### DESCRIPTION OF THE TASK
Write only the number of lines in the records beneath that hold "largest".

******************************

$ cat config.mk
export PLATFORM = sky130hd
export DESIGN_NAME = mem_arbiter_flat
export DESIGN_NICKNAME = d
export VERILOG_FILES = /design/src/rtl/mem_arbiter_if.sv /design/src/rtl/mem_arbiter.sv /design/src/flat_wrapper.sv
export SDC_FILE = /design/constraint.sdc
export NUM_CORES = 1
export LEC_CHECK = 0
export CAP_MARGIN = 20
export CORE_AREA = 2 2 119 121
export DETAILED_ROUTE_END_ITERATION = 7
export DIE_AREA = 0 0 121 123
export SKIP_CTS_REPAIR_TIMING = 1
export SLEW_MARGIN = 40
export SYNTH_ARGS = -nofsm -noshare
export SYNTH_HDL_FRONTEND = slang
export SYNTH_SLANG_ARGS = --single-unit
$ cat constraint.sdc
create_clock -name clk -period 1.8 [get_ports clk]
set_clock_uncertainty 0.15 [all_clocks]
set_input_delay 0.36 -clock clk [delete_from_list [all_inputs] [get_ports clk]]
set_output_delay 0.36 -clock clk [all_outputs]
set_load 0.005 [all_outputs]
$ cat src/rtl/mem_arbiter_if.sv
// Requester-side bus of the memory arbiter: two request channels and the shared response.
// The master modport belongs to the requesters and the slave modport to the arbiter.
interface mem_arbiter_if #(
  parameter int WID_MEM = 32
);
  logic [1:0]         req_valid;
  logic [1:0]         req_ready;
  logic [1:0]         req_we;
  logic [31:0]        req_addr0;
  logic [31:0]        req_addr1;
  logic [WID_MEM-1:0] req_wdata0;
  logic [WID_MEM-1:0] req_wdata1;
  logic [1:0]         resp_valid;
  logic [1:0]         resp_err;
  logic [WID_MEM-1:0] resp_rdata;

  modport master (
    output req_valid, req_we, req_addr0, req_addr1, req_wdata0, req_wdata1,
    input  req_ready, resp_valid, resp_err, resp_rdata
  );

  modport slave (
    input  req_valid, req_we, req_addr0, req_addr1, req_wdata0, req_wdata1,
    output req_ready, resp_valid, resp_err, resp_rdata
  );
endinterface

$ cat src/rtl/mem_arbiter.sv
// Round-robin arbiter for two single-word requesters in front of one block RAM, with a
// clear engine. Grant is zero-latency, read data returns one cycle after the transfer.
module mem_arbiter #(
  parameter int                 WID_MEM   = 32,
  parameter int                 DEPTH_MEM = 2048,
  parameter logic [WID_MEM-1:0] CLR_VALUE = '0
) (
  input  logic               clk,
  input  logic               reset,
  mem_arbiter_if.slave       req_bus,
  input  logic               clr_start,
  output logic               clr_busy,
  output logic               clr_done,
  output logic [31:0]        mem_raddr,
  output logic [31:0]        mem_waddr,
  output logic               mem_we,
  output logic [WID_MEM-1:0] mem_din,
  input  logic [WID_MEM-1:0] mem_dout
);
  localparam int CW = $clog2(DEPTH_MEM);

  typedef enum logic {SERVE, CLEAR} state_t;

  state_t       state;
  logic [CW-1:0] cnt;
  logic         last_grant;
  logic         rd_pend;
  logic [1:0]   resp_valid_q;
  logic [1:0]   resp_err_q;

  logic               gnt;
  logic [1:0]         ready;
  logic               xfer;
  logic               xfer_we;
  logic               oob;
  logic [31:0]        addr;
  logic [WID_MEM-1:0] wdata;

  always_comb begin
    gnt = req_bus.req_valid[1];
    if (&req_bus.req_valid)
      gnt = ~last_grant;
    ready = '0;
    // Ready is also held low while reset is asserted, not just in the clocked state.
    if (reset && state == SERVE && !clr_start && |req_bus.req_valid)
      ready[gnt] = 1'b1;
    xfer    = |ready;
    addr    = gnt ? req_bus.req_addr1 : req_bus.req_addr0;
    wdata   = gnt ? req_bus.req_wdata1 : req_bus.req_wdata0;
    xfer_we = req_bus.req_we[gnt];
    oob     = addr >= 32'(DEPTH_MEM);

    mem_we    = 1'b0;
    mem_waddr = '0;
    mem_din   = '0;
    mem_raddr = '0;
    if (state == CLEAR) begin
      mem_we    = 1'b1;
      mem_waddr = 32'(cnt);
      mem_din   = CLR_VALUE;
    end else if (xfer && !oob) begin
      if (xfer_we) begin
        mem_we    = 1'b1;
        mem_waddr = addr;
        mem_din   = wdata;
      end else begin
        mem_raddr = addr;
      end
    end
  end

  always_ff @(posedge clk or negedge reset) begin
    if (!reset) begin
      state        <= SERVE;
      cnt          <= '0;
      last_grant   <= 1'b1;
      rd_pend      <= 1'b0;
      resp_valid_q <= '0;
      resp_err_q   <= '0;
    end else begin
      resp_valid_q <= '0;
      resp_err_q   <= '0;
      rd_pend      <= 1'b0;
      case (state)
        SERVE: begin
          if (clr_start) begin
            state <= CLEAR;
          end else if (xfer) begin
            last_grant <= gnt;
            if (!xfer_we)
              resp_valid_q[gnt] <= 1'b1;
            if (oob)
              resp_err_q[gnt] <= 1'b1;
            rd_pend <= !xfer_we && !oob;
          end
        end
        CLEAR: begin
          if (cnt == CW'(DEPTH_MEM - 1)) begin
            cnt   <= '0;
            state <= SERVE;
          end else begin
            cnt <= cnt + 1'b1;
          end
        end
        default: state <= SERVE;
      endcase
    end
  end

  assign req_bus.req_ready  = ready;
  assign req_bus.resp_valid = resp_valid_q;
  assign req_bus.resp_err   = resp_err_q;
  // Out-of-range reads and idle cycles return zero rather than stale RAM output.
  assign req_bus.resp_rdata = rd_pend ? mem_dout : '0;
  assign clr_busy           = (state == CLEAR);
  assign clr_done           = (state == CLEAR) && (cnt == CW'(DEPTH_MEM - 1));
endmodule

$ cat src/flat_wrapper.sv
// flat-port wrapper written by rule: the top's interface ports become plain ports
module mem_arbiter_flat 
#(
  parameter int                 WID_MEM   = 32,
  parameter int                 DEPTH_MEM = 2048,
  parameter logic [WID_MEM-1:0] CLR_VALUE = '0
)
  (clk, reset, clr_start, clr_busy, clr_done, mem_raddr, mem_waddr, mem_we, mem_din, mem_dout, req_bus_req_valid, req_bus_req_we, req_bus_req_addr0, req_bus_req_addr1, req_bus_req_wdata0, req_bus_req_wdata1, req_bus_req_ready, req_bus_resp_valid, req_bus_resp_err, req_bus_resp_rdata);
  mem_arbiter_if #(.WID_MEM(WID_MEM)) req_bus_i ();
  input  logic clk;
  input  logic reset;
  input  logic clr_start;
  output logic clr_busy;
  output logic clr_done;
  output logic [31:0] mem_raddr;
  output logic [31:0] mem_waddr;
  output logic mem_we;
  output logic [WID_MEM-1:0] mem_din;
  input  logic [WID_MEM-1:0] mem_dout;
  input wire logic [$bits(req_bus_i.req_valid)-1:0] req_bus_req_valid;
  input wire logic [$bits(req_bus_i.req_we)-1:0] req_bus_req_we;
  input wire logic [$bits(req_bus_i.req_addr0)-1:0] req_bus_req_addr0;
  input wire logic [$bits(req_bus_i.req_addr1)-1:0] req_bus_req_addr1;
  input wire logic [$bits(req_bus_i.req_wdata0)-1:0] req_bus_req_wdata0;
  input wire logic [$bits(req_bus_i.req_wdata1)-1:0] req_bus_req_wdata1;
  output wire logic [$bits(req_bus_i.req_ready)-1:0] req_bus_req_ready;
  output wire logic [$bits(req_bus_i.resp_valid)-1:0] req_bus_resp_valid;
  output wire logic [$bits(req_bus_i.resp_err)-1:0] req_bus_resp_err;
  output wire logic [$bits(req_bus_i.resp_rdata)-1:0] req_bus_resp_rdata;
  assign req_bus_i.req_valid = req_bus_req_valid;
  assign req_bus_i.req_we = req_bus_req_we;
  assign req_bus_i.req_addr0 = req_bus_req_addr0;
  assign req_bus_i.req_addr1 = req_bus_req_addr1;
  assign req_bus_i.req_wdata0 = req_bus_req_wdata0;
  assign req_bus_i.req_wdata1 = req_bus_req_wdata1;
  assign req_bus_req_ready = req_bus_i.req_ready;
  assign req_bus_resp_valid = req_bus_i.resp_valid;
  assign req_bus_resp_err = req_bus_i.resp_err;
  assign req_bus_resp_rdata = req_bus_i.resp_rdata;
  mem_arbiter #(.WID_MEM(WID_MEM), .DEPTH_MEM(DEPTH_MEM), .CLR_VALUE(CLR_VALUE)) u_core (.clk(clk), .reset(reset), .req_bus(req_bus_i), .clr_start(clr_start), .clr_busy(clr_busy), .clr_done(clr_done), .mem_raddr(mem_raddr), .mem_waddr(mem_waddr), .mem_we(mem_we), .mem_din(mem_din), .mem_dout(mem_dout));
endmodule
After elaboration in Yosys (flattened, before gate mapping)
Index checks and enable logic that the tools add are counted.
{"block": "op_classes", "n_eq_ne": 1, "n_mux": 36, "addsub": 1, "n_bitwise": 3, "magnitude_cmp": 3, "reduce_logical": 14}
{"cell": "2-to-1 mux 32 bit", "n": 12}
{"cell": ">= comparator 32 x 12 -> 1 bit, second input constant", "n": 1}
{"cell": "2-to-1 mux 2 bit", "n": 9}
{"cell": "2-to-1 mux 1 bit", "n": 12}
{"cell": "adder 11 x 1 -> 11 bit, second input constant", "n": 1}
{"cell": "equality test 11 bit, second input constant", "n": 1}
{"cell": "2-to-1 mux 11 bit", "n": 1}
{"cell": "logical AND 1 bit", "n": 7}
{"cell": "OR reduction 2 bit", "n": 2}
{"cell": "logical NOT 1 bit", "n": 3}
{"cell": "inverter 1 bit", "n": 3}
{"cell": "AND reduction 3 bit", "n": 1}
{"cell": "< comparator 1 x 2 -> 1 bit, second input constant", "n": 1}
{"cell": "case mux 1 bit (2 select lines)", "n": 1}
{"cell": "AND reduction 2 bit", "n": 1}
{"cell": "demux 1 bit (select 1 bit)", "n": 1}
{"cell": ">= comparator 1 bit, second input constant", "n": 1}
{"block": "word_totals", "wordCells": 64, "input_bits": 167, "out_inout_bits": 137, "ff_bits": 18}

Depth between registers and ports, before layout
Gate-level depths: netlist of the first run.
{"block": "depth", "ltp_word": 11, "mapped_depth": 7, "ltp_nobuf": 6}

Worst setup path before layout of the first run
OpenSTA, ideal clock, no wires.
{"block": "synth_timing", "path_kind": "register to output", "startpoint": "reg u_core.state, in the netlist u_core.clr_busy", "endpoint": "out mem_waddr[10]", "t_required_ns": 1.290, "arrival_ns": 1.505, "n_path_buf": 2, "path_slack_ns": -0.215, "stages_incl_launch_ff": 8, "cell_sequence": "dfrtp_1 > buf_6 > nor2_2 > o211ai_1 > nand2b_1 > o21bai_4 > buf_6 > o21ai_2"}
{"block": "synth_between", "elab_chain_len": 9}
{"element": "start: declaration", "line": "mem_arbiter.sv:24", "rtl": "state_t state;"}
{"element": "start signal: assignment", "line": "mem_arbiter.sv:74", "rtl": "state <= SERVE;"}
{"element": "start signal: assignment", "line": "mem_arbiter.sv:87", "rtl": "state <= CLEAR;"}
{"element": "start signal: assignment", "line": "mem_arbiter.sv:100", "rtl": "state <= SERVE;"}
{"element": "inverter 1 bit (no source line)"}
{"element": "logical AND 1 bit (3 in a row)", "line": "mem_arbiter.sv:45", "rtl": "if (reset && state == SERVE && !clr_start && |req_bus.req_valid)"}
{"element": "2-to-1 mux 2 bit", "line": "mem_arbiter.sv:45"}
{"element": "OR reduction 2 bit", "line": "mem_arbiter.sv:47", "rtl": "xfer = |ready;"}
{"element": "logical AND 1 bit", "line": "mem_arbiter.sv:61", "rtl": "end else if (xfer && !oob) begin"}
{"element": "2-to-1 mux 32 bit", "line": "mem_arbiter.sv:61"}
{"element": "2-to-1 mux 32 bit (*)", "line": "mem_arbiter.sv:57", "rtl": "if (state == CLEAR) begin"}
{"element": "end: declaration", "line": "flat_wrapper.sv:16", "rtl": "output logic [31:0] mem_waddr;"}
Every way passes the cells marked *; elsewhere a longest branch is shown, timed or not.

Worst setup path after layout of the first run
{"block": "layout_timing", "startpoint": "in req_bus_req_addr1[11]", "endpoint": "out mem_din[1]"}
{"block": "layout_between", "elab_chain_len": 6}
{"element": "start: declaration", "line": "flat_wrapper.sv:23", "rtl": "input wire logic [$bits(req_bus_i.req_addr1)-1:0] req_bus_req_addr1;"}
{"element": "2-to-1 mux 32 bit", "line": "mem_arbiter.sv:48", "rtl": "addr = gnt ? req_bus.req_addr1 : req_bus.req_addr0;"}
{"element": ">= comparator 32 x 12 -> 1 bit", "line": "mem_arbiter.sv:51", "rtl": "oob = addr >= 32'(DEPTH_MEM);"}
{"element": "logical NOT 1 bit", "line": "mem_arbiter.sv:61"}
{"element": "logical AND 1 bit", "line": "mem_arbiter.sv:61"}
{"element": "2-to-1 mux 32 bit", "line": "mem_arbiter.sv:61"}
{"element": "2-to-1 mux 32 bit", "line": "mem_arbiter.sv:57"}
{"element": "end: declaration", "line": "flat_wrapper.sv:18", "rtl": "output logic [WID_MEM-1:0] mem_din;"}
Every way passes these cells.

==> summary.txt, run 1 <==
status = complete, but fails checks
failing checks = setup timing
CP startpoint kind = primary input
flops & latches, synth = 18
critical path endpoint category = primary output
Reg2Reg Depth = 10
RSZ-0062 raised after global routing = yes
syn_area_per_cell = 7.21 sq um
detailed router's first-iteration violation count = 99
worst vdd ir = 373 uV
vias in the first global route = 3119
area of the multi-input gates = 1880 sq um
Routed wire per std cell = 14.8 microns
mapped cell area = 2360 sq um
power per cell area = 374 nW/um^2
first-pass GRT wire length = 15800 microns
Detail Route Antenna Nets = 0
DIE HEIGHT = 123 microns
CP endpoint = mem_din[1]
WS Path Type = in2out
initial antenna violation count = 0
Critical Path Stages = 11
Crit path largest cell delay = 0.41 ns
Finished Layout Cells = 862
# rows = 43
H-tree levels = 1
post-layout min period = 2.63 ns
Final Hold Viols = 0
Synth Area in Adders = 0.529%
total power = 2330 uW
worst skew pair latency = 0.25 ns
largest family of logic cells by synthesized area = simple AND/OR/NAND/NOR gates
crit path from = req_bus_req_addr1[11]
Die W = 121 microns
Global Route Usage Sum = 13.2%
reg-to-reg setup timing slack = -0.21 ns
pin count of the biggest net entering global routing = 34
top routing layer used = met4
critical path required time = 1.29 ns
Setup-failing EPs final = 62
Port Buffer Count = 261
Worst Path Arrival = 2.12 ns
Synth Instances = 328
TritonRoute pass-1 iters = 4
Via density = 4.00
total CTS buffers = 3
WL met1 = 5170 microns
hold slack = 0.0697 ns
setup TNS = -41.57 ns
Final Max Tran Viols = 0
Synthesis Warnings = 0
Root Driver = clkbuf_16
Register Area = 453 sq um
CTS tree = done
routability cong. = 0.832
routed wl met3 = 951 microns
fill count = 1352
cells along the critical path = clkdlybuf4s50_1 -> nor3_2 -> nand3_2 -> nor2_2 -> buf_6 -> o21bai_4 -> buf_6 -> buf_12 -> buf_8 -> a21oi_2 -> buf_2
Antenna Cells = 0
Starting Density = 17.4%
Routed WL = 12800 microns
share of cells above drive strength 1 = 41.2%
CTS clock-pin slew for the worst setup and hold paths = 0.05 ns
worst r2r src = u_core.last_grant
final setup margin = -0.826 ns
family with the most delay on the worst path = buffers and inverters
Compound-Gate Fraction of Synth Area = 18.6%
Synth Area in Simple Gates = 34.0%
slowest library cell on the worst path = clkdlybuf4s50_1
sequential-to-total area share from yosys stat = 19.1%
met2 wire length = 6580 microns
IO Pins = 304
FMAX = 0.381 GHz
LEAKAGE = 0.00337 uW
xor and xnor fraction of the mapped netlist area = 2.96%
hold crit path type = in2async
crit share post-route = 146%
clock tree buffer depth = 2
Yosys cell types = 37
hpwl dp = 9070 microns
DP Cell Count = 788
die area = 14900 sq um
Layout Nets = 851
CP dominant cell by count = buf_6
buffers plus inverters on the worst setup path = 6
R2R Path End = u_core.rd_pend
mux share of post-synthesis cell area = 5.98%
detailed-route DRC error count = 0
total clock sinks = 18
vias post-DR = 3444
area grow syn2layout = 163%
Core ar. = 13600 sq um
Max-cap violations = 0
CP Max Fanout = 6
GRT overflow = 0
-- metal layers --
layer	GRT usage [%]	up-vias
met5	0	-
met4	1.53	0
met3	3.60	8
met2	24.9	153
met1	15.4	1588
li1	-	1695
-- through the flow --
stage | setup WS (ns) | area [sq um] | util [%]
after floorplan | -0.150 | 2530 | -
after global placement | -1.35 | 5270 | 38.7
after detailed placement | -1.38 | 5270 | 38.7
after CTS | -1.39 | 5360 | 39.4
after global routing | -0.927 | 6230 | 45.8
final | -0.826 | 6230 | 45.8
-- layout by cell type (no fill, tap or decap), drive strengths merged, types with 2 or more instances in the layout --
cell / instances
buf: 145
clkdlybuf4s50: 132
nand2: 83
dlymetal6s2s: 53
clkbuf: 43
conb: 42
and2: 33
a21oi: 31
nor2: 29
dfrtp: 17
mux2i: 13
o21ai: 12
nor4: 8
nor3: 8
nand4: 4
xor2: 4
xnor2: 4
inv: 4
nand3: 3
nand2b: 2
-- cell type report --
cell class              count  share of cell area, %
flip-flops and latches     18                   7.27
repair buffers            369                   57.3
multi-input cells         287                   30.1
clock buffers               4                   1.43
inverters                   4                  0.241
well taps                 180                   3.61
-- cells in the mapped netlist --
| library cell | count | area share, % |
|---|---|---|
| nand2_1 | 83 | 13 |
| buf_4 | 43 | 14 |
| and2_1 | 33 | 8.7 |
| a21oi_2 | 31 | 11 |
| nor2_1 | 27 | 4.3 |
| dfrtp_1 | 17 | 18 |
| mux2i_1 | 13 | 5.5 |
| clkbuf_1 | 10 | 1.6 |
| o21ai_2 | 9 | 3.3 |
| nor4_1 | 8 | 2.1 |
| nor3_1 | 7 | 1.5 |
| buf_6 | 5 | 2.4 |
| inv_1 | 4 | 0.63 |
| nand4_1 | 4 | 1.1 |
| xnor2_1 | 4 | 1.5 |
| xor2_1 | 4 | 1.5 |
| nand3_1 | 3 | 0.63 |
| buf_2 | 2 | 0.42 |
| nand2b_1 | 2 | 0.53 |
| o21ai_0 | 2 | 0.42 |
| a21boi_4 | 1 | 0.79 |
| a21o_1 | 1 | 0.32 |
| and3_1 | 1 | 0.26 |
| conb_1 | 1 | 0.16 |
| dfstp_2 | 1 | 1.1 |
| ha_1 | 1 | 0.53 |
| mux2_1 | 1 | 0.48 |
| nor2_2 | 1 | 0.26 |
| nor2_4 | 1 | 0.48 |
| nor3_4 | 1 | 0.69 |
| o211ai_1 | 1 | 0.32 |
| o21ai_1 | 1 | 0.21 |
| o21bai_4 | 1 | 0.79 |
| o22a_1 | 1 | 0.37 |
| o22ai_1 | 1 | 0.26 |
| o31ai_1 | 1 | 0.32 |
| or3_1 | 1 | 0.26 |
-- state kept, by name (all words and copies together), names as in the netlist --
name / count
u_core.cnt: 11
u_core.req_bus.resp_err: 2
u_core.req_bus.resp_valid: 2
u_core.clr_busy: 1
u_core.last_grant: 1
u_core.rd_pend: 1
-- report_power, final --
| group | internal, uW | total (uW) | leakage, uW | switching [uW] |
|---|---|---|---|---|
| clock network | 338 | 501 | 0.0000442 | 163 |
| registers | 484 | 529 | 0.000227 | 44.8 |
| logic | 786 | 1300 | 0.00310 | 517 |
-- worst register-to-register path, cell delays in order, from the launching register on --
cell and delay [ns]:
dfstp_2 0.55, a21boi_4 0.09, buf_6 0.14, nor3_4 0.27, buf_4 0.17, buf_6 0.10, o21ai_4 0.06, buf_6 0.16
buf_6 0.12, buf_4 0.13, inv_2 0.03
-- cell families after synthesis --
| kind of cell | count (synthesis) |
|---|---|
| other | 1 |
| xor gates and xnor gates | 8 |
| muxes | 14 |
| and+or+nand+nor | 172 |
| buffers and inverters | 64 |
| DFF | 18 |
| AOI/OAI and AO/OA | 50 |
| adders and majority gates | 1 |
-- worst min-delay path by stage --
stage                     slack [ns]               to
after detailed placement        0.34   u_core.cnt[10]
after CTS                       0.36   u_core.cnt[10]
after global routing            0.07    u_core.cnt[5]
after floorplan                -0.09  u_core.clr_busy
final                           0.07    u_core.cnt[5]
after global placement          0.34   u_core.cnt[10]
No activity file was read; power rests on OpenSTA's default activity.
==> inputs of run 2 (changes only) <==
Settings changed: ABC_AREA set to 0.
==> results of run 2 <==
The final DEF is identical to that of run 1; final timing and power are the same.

******************************

### RESPONSE BOX
2